[WORK INSTRUCTIONS] In the entries below, every line with the string "enum" is to be reported.

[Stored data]

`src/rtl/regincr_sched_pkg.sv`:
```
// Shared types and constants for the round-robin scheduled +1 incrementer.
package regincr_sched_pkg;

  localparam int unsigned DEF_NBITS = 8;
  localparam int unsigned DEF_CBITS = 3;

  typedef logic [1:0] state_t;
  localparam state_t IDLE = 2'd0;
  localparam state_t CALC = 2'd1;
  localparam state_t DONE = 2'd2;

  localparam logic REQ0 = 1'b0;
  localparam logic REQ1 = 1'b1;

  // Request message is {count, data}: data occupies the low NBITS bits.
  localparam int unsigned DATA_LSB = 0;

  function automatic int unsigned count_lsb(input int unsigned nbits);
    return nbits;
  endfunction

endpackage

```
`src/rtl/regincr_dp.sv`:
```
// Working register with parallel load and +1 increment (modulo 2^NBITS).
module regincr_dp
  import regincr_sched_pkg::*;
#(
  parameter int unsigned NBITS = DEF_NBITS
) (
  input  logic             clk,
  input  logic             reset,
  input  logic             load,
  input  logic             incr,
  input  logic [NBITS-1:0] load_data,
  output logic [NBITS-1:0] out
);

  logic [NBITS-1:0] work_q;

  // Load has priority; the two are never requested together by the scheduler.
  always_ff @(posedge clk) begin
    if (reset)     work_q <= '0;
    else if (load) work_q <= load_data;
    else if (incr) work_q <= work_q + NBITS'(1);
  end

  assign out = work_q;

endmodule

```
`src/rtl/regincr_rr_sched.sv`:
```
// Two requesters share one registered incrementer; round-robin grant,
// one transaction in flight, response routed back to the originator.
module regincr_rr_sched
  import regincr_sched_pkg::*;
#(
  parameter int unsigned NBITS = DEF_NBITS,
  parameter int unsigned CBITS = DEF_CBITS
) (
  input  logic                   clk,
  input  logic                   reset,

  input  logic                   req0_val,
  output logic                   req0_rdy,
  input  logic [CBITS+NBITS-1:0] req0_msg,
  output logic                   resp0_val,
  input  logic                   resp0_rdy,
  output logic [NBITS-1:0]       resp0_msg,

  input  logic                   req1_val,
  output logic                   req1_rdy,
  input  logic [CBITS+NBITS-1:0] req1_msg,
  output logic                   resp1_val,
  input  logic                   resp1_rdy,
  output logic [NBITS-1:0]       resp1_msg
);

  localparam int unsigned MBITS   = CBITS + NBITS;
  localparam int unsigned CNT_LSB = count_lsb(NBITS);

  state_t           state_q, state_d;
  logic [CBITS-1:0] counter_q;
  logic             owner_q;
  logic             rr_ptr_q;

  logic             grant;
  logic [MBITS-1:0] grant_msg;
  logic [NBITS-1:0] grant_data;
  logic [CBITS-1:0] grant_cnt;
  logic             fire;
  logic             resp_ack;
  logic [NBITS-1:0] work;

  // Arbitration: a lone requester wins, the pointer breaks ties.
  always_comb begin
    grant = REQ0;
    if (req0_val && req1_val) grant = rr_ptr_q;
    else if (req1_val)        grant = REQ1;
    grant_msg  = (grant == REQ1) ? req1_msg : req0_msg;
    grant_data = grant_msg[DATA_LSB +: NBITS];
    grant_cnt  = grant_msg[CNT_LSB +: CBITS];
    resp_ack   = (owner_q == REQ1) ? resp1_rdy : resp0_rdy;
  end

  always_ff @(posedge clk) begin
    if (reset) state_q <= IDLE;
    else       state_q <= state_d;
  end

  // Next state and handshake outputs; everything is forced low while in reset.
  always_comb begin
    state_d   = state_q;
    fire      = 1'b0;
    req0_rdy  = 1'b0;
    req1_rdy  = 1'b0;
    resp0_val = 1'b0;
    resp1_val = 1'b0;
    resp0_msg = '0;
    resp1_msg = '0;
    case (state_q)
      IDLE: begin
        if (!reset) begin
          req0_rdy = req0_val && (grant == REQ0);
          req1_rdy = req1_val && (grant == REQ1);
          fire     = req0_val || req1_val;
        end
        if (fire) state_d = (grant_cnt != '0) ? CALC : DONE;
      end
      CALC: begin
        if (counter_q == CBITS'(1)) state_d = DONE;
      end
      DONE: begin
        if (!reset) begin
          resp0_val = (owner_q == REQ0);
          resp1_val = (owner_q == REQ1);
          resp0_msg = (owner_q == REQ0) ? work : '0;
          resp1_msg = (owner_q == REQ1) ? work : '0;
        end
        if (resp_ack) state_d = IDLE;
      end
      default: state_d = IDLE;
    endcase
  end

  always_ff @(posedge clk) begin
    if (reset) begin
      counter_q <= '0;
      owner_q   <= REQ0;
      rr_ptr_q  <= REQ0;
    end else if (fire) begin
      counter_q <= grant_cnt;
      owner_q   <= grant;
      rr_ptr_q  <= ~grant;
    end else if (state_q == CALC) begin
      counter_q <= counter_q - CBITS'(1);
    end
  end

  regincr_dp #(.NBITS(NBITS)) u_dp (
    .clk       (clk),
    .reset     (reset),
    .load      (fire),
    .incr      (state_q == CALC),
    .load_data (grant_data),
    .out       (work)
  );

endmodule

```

---

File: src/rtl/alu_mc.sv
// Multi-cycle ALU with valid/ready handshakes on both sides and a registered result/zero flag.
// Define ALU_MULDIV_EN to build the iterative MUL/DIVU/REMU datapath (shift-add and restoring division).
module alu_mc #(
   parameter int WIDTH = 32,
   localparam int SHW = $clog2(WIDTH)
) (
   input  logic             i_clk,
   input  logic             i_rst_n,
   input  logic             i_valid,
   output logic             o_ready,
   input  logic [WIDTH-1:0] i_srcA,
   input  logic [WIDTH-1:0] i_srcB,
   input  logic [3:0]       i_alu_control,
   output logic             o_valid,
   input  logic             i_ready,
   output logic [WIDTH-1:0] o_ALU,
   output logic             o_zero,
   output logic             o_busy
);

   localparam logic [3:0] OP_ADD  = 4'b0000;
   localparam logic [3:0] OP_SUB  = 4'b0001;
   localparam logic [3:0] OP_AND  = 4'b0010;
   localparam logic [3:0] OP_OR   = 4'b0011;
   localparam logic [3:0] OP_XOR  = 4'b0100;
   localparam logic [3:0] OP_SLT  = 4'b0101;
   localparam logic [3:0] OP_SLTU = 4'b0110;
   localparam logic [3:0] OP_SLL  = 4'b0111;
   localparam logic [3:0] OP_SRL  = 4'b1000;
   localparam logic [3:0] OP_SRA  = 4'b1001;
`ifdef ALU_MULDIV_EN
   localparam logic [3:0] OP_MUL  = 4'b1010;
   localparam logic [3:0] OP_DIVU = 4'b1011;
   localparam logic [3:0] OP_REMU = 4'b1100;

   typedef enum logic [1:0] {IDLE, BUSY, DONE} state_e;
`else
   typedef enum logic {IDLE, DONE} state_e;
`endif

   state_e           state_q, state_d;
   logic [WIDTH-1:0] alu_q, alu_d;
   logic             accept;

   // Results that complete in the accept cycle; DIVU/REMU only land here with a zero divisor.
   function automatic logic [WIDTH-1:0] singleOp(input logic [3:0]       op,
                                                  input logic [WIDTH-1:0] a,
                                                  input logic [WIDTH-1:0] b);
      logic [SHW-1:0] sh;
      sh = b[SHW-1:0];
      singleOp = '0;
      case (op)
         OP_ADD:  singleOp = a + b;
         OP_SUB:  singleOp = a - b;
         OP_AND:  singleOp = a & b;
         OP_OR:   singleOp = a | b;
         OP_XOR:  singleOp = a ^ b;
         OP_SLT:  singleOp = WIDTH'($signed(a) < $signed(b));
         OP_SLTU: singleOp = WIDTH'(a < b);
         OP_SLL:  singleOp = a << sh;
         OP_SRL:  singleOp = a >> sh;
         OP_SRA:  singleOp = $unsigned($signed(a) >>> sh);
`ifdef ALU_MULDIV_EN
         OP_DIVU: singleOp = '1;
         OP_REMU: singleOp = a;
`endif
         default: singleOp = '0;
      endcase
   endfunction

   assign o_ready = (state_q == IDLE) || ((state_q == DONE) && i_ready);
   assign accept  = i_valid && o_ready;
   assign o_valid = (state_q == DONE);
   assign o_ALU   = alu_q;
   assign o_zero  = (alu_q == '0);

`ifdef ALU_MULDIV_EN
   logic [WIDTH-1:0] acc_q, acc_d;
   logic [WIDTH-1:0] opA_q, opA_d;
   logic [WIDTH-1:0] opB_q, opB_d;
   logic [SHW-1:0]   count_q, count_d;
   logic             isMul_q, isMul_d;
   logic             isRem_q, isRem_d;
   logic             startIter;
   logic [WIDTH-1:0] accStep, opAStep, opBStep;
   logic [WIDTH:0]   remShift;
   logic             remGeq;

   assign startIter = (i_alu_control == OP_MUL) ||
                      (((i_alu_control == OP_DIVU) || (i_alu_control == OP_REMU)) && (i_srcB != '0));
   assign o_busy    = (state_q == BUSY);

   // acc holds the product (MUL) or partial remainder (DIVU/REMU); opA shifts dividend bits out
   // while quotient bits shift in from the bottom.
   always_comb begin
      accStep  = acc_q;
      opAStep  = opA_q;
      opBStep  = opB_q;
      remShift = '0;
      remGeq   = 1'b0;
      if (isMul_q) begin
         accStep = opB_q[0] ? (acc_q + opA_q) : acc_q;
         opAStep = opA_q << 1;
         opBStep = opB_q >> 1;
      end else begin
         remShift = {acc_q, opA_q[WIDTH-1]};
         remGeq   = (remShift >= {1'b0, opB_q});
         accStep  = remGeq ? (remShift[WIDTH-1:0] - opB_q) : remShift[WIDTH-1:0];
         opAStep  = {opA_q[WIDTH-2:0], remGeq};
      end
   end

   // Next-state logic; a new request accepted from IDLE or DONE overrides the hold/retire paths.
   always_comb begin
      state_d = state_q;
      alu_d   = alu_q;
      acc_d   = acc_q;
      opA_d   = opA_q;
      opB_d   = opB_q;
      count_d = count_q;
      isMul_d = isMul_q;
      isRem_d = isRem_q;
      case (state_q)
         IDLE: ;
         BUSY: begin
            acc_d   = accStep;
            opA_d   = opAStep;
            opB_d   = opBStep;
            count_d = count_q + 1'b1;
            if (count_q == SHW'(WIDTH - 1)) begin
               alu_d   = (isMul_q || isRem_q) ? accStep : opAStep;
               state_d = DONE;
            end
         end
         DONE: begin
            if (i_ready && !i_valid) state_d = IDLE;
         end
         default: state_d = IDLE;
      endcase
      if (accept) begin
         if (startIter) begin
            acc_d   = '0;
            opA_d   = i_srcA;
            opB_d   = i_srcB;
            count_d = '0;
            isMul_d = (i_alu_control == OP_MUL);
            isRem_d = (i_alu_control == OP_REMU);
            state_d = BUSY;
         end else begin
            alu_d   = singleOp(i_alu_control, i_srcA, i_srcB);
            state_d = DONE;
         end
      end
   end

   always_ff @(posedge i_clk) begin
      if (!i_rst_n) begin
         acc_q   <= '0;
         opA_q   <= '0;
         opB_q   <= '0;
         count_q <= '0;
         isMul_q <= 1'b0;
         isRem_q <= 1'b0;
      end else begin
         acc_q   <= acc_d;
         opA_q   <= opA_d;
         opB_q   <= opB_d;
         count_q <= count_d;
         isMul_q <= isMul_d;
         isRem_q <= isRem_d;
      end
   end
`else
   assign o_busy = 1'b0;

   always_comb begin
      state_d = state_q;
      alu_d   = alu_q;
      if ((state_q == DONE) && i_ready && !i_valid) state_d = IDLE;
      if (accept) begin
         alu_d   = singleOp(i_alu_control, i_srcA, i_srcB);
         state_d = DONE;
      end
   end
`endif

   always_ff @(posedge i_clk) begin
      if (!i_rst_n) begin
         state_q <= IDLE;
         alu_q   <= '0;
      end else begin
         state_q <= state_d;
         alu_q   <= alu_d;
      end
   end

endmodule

[RESPONSE TO THE EXERCISE]
   typedef enum logic [1:0] {IDLE, BUSY, DONE} state_e;
   typedef enum logic {IDLE, DONE} state_e;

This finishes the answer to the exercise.